ROANOKE TIMES

                         Roanoke Times
                 Copyright (c) 1995, Landmark Communications, Inc.

DATE: THURSDAY, August 5, 1993                   TAG: 9308040043
SECTION: EXTRA                    PAGE: 1   EDITION: METRO 
SOURCE: Lon Wagner
DATELINE:                                 LENGTH: Medium


DON'T BUY ALL THAT STUFF ABOUT MEN

These 1990s marketing folks are incredible. They can look at the magazines you order, factor in how many sweaters you buy from L.L. Bean, and figure out what kind of person you are.

The other day I got a mailing from some folks trying to get me to sign up for their magazine.

"Finally, there's a new men's magazine for the kind of man you are," read the first line. Already, they were zeroing in on me. They knew I was a man.

The solicitation continued, I modestly admit, describing the "kind of man" I am to a T:

"Successful. Confident. Active. And ready to take on more."

"Hey, that's me," I thought, lying on my couch. "Better sign up for this magazine."

Pretty good strategy, wouldn't you say? Pick out all the men in the country who have ever subscribed to a magazine and flatter the heck out of them.

This crow-about-your-maleness trend has been under way for a couple of years and doesn't show any sign of letting up. I base this upon extensive, scientific data gathering and media observation, including the aforementioned solicitation for the Men's Journal and the recent appearance of the cleverly titled The Men's Column in this paper.

I don't put a whole lot of stock in either of these attempts to represent the male population.

A female friend implored me not to publicly make fun of The Men's Column guy, who writes about men in an obvious effort to show women that men are more like women than they are like men.

"People will think you're an insensitive slob," she said. Not really. I just don't know a whole lot of - no, make that "any" - men who talk about the stuff he writes about. I did get into a debate at a bar the other day about one of his columns, but a woman brought up the subject, which pretty much proves my point.

Most men I know are fairly straightforward. They don't really have a lot of time to think about hang-gliding off Mount Everest (The Men's Journal); they don't really want to read a column about the difficulty of taking a girlfriend to get an abortion (The Men's Column).

I can demonstrate this by relating a phone call from a friend from college. Marty called from Philadelphia and informed me, "Me and Robyn had a kid."

It seems Robyn had much difficulty with childbirth and had to be rushed across the city to a hospital experienced in treacherous births. There were a couple hours of painstaking worry about both mother and baby.

But everything worked out. Sam Isaac Sheridan was born. As Marty dryly explained, "We just picked the name at random, because we didn't have any dead relatives we liked to name him after." (Jewish tradition is to name a baby after a deceased, revered relative.)

"So what's new with you," Marty then asked.

Let's see.
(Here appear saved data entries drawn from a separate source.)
`src/pcgs_pkg.sv`:
```
// Shared constants, types and helpers for the peripheral clock gating block
package pcgs_pkg;

  // Register byte offsets in the system control space
  localparam logic [11:0] PCGS_OFF_RUN_CFG    = 12'h060;
  localparam logic [11:0] PCGS_OFF_RUN_GATE   = 12'h108;
  localparam logic [11:0] PCGS_OFF_SLEEP_GATE = 12'h118;
  localparam logic [11:0] PCGS_OFF_DEEP_GATE  = 12'h128;
  localparam logic [11:0] PCGS_OFF_IRQ_STAT   = 12'h200;
  localparam logic [11:0] PCGS_OFF_IRQ_MASK   = 12'h204;
  localparam logic [11:0] PCGS_OFF_FAULT_INFO = 12'h208;
  localparam logic [11:0] PCGS_OFF_ACTIVE     = 12'h20c;

  // Gating register layout: ports A..E at bits 0..4, DMA at bit 13
  localparam int          PCGS_NUM_UNITS  = 6;
  localparam int          PCGS_PORT_LSB   = 0;
  localparam int          PCGS_NUM_PORTS  = 5;
  localparam int          PCGS_DMA_BIT    = 13;
  localparam int          PCGS_DMA_UNIT   = 5;
  localparam logic [31:0] PCGS_GATE_WMASK = 32'h0000201f;
  localparam logic [31:0] PCGS_GATE_RESET = 32'h00000000;

  // Run clock configuration: automatic gating enable
  localparam int          PCGS_ACG_BIT    = 27;
  localparam logic [31:0] PCGS_CFG_WMASK  = 32'h08000000;
  localparam logic [31:0] PCGS_CFG_RESET  = 32'h00000000;

  // Interrupt status bits
  localparam int          PCGS_EV_FAULT   = 0;
  localparam int          PCGS_EV_MODE    = 1;
  localparam int          PCGS_NUM_EV     = 2;
  localparam logic [1:0]  PCGS_EV_RESET   = 2'h0;

  // Saturating fault counter width and reset
  localparam logic [7:0]  PCGS_CNT_RESET  = 8'h00;
  localparam logic [7:0]  PCGS_CNT_MAX    = 8'hff;

  // Power mode of the processor
  typedef enum logic [1:0] {PCGS_RUN, PCGS_SLEEP, PCGS_DEEP} pcgs_mode_t;

  // Bus slave answer state
  typedef enum logic {PCGS_IDLE, PCGS_ANSWER} pcgs_bus_st_t;

  // Access request from the peripheral bus towards a gated unit
  typedef struct packed {
    logic       valid;
    logic       write;
    logic [2:0] unit;
  } pcgs_req_t;

  // Packs a 32-bit gating register into the compact enable vector
  function automatic logic [5:0] pcgs_pack(input logic [31:0] r);
    pcgs_pack = {r[PCGS_DMA_BIT], r[PCGS_PORT_LSB +: PCGS_NUM_PORTS]};
  endfunction : pcgs_pack

endpackage : pcgs_pkg

```
`src/pcgs_sync2.sv`:
```
// Two flip-flop synchroniser for a vector of asynchronous levels
`timescale 1ns/10ps
module pcgs_sync2 #(
  parameter int W = 2
) (
  // Clock and reset
  input  wire logic         clk_sys,
  input  wire logic         resetn,
  // Levels
  input  wire logic [W-1:0] async_in,
  output logic      [W-1:0] sync_out
);

  logic [W-1:0] meta_reg;
  logic [W-1:0] sync_reg;

  // First stage feeds only the second stage
  genvar g;
  generate
    for (g = 0; g < W; g++) begin : g_bit
      always_ff @(posedge clk_sys or negedge resetn) begin
        if (!resetn) begin
          meta_reg[g] <= 1'b0;
          sync_reg[g] <= 1'b0;
        end else begin
          meta_reg[g] <= async_in[g];
          sync_reg[g] <= meta_reg[g];
        end
      end
    end
  endgenerate

  assign sync_out = sync_reg;

endmodule : pcgs_sync2

```
`src/pcgs_mode_mux.sv`:
```
// Selects the gating register that matches the current power mode
`timescale 1ns/10ps
module pcgs_mode_mux
  import pcgs_pkg::*;
(
  // Gating registers
  input  wire logic [31:0] run_gate,
  input  wire logic [31:0] sleep_gate,
  input  wire logic [31:0] deep_gate,
  // Mode inputs
  input  wire logic        acg_en,
  input  wire logic        sleep_now,
  input  wire logic        deep_now,
  // Result
  output pcgs_mode_t       mode,
  output logic      [5:0]  active_en
);

  // Deep sleep outranks sleep; without automatic gating run always applies
  always_comb begin
    if (deep_now) begin
      mode = PCGS_DEEP;
    end else if (sleep_now) begin
      mode = PCGS_SLEEP;
    end else begin
      mode = PCGS_RUN;
    end
    case (acg_en ? mode : PCGS_RUN)
      PCGS_SLEEP: active_en = pcgs_pack(sleep_gate);
      PCGS_DEEP:  active_en = pcgs_pack(deep_gate);
      default:    active_en = pcgs_pack(run_gate);
    endcase
  end

endmodule : pcgs_mode_mux

```
`src/pcgs_clock_gate.sv`:
```
// Clock gating controller for GPIO ports A..E and the DMA unit
//
// Chosen here: the APB interface to the registers.
`timescale 1ns/10ps

// Functional notes
// - Set bit clocks unit, clear bit stops it
// - Access to unclocked unit returns bus fault
// - All gating bits reset to zero
// - Run, sleep, deep register follow power mode
// - Sleep registers used only with automatic gating
// - Bits 0 to 4 enable ports A..E
// - Bit 13 enables the DMA unit
// - Reserved bits read zero, writes ignored
// - Deep sleep register at 0x128, same layout
module pcgs_clock_gate
  import pcgs_pkg::*;
(
  // Clock and reset
  input  wire logic        clk_sys,
  input  wire logic        resetn,
  // APB slave
  input  wire logic [11:0] paddr,
  input  wire logic        psel,
  input  wire logic        penable,
  input  wire logic        pwrite,
  input  wire logic [31:0] pwdata,
  output logic             pready,
  output logic      [31:0] prdata,
  output logic             pslverr,
  // Power mode from the processor (asynchronous levels)
  input  wire logic        sleep_mode_in,
  input  wire logic        deep_sleep_mode_in,
  // Peripheral access check
  input  pcgs_req_t        periph_req,
  output logic             periph_fault,
  // Unit clock enables: bit 0..4 ports A..E, bit 5 DMA
  output logic      [5:0]  unit_clk_en,
  // Interrupt
  output logic             irq
);

  // Register file
  logic [31:0]        run_cfg_reg;
  logic [31:0]        run_cfg_next;
  logic [31:0]        run_gate_reg;
  logic [31:0]        run_gate_next;
  logic [31:0]        sleep_gate_reg;
  logic [31:0]        sleep_gate_next;
  logic [31:0]        deep_gate_reg;
  logic [31:0]        deep_gate_next;
  logic [1:0]         irq_stat_reg;
  logic [1:0]         irq_stat_next;
  logic [1:0]         irq_mask_reg;
  logic [1:0]         irq_mask_next;

  // Bus slave state
  pcgs_bus_st_t       bus_st_reg;
  pcgs_bus_st_t       bus_st_next;
  logic               pready_reg;
  logic               pready_next;
  logic [31:0]        prdata_reg;
  logic [31:0]        prdata_next;
  logic               pslverr_reg;
  logic               pslverr_next;

  // Enables, mode tracking and fault logging
  logic [5:0]         en_reg;
  logic [5:0]         en_next;
  pcgs_mode_t         mode_reg;
  pcgs_mode_t         mode_next;
  logic               fault_reg;
  logic               fault_next;
  logic [2:0]         fault_unit_reg;
  logic [2:0]         fault_unit_next;
  logic               fault_wr_reg;
  logic               fault_wr_next;
  logic [7:0]         fault_cnt_reg;
  logic [7:0]         fault_cnt_next;
  logic               irq_reg;
  logic               irq_next;

  // Decoded helpers
  logic [1:0]         mode_sync;
  logic [5:0]         active_en;
  pcgs_mode_t         mode_now;
  logic               setup_phase;
  logic               wr_commit;
  logic               ev_fault;
  logic               ev_mode;
  logic [1:0]         ev_set;
  logic [1:0]         ev_clr;
  logic [15:0]        fault_info;
  logic [7:0]         active_view;

  // True when the address hits one of the mapped words
  function automatic logic pcgs_mapped(input logic [11:0] a);
    case (a)
      PCGS_OFF_RUN_CFG, PCGS_OFF_RUN_GATE, PCGS_OFF_SLEEP_GATE,
      PCGS_OFF_DEEP_GATE, PCGS_OFF_IRQ_STAT, PCGS_OFF_IRQ_MASK,
      PCGS_OFF_FAULT_INFO, PCGS_OFF_ACTIVE: pcgs_mapped = 1'b1;
      default:                              pcgs_mapped = 1'b0;
    endcase
  endfunction : pcgs_mapped

  // Read mux; unwritable bits are never stored so they read zero
  function automatic logic [31:0] pcgs_read(input logic [11:0] a,
                                            input logic [31:0] cfg,
                                            input logic [31:0] rg,
                                            input logic [31:0] sg,
                                            input logic [31:0] dg,
                                            input logic [1:0]  st,
                                            input logic [1:0]  mk,
                                            input logic [15:0] fi,
                                            input logic [7:0]  act);
    case (a)
      PCGS_OFF_RUN_CFG:    pcgs_read = cfg;
      PCGS_OFF_RUN_GATE:   pcgs_read = rg;
      PCGS_OFF_SLEEP_GATE: pcgs_read = sg;
      PCGS_OFF_DEEP_GATE:  pcgs_read = dg;
      PCGS_OFF_IRQ_STAT:   pcgs_read = {30'h0, st};
      PCGS_OFF_IRQ_MASK:   pcgs_read = {30'h0, mk};
      PCGS_OFF_FAULT_INFO: pcgs_read = {16'h0, fi};
      PCGS_OFF_ACTIVE:     pcgs_read = {24'h0, act};
      default:             pcgs_read = 32'h00000000;
    endcase
  endfunction : pcgs_read

  // Mode levels come from the processor core outside this clock domain;
  // nothing reads them before the second synchroniser flop
  pcgs_sync2 #(
    .W        (2)
  ) u_sync (
    .clk_sys  (clk_sys),
    .resetn   (resetn),
    .async_in ({deep_sleep_mode_in, sleep_mode_in}),
    .sync_out (mode_sync)
  );

  // Register selection by power mode
  // The mux is pure logic; the enable flops behind it remove its glitches
  pcgs_mode_mux u_mux (
    .run_gate   (run_gate_reg),
    .sleep_gate (sleep_gate_reg),
    .deep_gate  (deep_gate_reg),
    .acg_en     (run_cfg_reg[PCGS_ACG_BIT]),
    .sleep_now  (mode_sync[0]),
    .deep_now   (mode_sync[1]),
    .mode       (mode_now),
    .active_en  (active_en)
  );

  // Bus phase decode
  assign setup_phase = psel && !penable;
  assign wr_commit   = (bus_st_reg == PCGS_ANSWER) && psel && penable
                       && pwrite && pready_reg;

  // Read-only views packed once so the read mux stays a plain table
  assign fault_info  = {fault_cnt_reg, 3'h0, fault_wr_reg, 1'b0,
                        fault_unit_reg};
  // Ports D and E are left out of this view; unit_clk_en shows all six
  assign active_view = {1'b0, mode_reg[1:0], 1'b0, en_reg[5], en_reg[2:0]};

  // Bus slave: answer is prepared in setup, shown in the access cycle.
  // Zero wait states keep register access cheap; the price is that the
  // whole read mux sits in front of the prdata flop in the setup cycle.
  always_comb begin
    bus_st_next  = bus_st_reg;
    pready_next  = 1'b0;
    prdata_next  = 32'h00000000;
    pslverr_next = 1'b0;
    case (bus_st_reg)
      PCGS_IDLE: begin
        if (setup_phase) begin
          bus_st_next  = PCGS_ANSWER;
          pready_next  = 1'b1;
          pslverr_next = !pcgs_mapped(paddr);
          if (!pwrite) begin
            prdata_next = pcgs_read(paddr, run_cfg_reg, run_gate_reg,
                                    sleep_gate_reg, deep_gate_reg,
                                    irq_stat_reg, irq_mask_reg,
                                    fault_info, active_view);
          end
        end
      end
      PCGS_ANSWER: begin
        // Access cycle completes on this edge, pready drops after it
        bus_st_next = PCGS_IDLE;
      end
      default: begin
        bus_st_next = PCGS_IDLE;
      end
    endcase
  end

  // Bus answer registers
  always_ff @(posedge clk_sys or negedge resetn) begin
    if (!resetn) begin
      bus_st_reg  <= PCGS_IDLE;
      pready_reg  <= 1'b0;
      prdata_reg  <= 32'h00000000;
      pslverr_reg <= 1'b0;
    end else begin
      bus_st_reg  <= bus_st_next;
      pready_reg  <= pready_next;
      prdata_reg  <= prdata_next;
      pslverr_reg <= pslverr_next;
    end
  end

  // Register writes take effect on the completing access edge only
  // Reserved gating bits are masked on the way in and never stored
  always_comb begin
    run_cfg_next    = run_cfg_reg;
    run_gate_next   = run_gate_reg;
    sleep_gate_next = sleep_gate_reg;
    deep_gate_next  = deep_gate_reg;
    irq_mask_next   = irq_mask_reg;
    ev_clr          = 2'h0;
    if (wr_commit) begin
      case (paddr)
        PCGS_OFF_RUN_CFG:    run_cfg_next    = pwdata & PCGS_CFG_WMASK;
        PCGS_OFF_RUN_GATE:   run_gate_next   = pwdata & PCGS_GATE_WMASK;
        PCGS_OFF_SLEEP_GATE: sleep_gate_next = pwdata & PCGS_GATE_WMASK;
        PCGS_OFF_DEEP_GATE:  deep_gate_next  = pwdata & PCGS_GATE_WMASK;
        PCGS_OFF_IRQ_MASK:   irq_mask_next   = pwdata[1:0];
        PCGS_OFF_IRQ_STAT:   ev_clr          = pwdata[1:0];
        default: begin
          run_cfg_next = run_cfg_reg;
        end
      endcase
    end
  end

  // All gating bits start cleared so every unit is unclocked
  always_ff @(posedge clk_sys or negedge resetn) begin
    if (!resetn) begin
      run_cfg_reg    <= PCGS_CFG_RESET;
      run_gate_reg   <= PCGS_GATE_RESET;
      sleep_gate_reg <= PCGS_GATE_RESET;
      deep_gate_reg  <= PCGS_GATE_RESET;
      irq_mask_reg   <= PCGS_EV_RESET;
    end else begin
      run_cfg_reg    <= run_cfg_next;
      run_gate_reg   <= run_gate_next;
      sleep_gate_reg <= sleep_gate_next;
      deep_gate_reg  <= deep_gate_next;
      irq_mask_reg   <= irq_mask_next;
    end
  end

  // Enables are retimed so a mode or register change switches cleanly
  // at a clock edge; the downstream gate cell latches on the low phase
  always_comb begin
    en_next   = active_en;
    mode_next = mode_now;
  end

  // Enable and mode registers
  always_ff @(posedge clk_sys or negedge resetn) begin
    if (!resetn) begin
      en_reg   <= 6'h00;
      mode_reg <= PCGS_RUN;
    end else begin
      en_reg   <= en_next;
      mode_reg <= mode_next;
    end
  end

  // Gated access check against the enables that the units see now;
  // the unit index is not trusted to be 0..5, higher codes always fault.
  // The count saturates rather than wraps so a flood stays visible.
  always_comb begin
    ev_fault        = 1'b0;
    fault_unit_next = fault_unit_reg;
    fault_wr_next   = fault_wr_reg;
    fault_cnt_next  = fault_cnt_reg;
    if (periph_req.valid) begin
      if (periph_req.unit > 3'(PCGS_DMA_UNIT)) begin
        ev_fault = 1'b1;
      end else begin
        ev_fault = !en_reg[periph_req.unit];
      end
    end
    fault_next = ev_fault;
    if (ev_fault) begin
      fault_unit_next = periph_req.unit;
      fault_wr_next   = periph_req.write;
      if (fault_cnt_reg != PCGS_CNT_MAX) begin
        fault_cnt_next = fault_cnt_reg + 8'h01;
      end
    end
  end

  // Fault pulse and fault log registers
  always_ff @(posedge clk_sys or negedge resetn) begin
    if (!resetn) begin
      fault_reg      <= 1'b0;
      fault_unit_reg <= 3'h0;
      fault_wr_reg   <= 1'b0;
      fault_cnt_reg  <= PCGS_CNT_RESET;
    end else begin
      fault_reg      <= fault_next;
      fault_unit_reg <= fault_unit_next;
      fault_wr_reg   <= fault_wr_next;
      fault_cnt_reg  <= fault_cnt_next;
    end
  end

  // Sticky events; a new event outweighs a write-one clear in one cycle.
  // Mode events are raised even with automatic gating off, so software
  // still sees every power transition of the processor.
  assign ev_mode = (mode_now != mode_reg);

  always_comb begin
    ev_set                = 2'h0;
    ev_set[PCGS_EV_FAULT] = ev_fault;
    ev_set[PCGS_EV_MODE]  = ev_mode;
    irq_stat_next         = (irq_stat_reg & ~ev_clr) | ev_set;
    irq_next              = |(irq_stat_next & irq_mask_reg);
  end

  // Status and interrupt line registers
  always_ff @(posedge clk_sys or negedge resetn) begin
    if (!resetn) begin
      irq_stat_reg <= PCGS_EV_RESET;
      irq_reg      <= 1'b0;
    end else begin
      irq_stat_reg <= irq_stat_next;
      irq_reg      <= irq_next;
    end
  end

  // All outputs come straight from flip-flops,
  // so nothing downstream sees a combinational glitch
  assign pready       = pready_reg;
  assign prdata       = prdata_reg;
  assign pslverr      = pslverr_reg;
  assign periph_fault = fault_reg;
  assign unit_clk_en  = en_reg;
  assign irq          = irq_reg;

endmodule : pcgs_clock_gate

```
<file path="config.mk">
export PLATFORM = sky130hd
export DESIGN_NAME = i2c_slave_ctl
export DESIGN_NICKNAME = d
export VERILOG_FILES = /design/src/hw/i2c_slave_ctl_pkg.sv /design/src/hw/i2c_slave_ctl.sv
export VERILOG_INCLUDE_DIRS = /design/src /design/src/hw
export SDC_FILE = /design/constraint.sdc
export NUM_CORES = 1
export LEC_CHECK = 0
export ABC_AREA = 1
export BUFFER_PORTS_ARGS = -buffer_cell sky130_fd_sc_hd__buf_2
export CAP_MARGIN = 25
export CORE_MARGIN = 2
export CORE_UTILIZATION = 25
export CTS_CLUSTER_DIAMETER = 120
export DETAILED_ROUTE_END_ITERATION = 6
export PLACE_DENSITY_LB_ADDON = 0.15
export SLEW_MARGIN = 20
export SYNTH_ARGS = -nofsm -noshare
export SYNTH_HDL_FRONTEND = slang
export SYNTH_SLANG_ARGS = --single-unit
</file>
<file path="constraint.sdc">
create_clock -name core_clk -period 3.5 [get_ports core_clk]
set_input_delay 0.35 -clock core_clk [delete_from_list [all_inputs] [get_ports core_clk]]
set_output_delay 0.35 -clock core_clk [all_outputs]
set_load 0.01 [all_outputs]
</file>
I have to come up with something really good after this story. Something momentous. A story of creation, life and biological development to equal or better this impressive, heart-stopping tale.

"Well, I make my own beer now," I said, feeling humbled.

"Really?!" he said. "Great."

Then I explained the whole thing, about how the first batch was difficult, but how my beer-making partner and I rushed the steaming concoction across the kitchen to the fermentation container, how there were a couple hours of painstaking worry after we poured the yeast in.

But everything worked out.

Last month, Marty, Robyn, young Sam and two other friends came to Roanoke for the weekend.

Marty raved about my dark beer.

Robyn let me hold young Sam. I've never liked babies much, but when it's the child of a guy you knew in college when he was wearing purple designer jeans . . . it kind of hits home.

That's what men talk about. Kids and beer. We're not tough to figure out.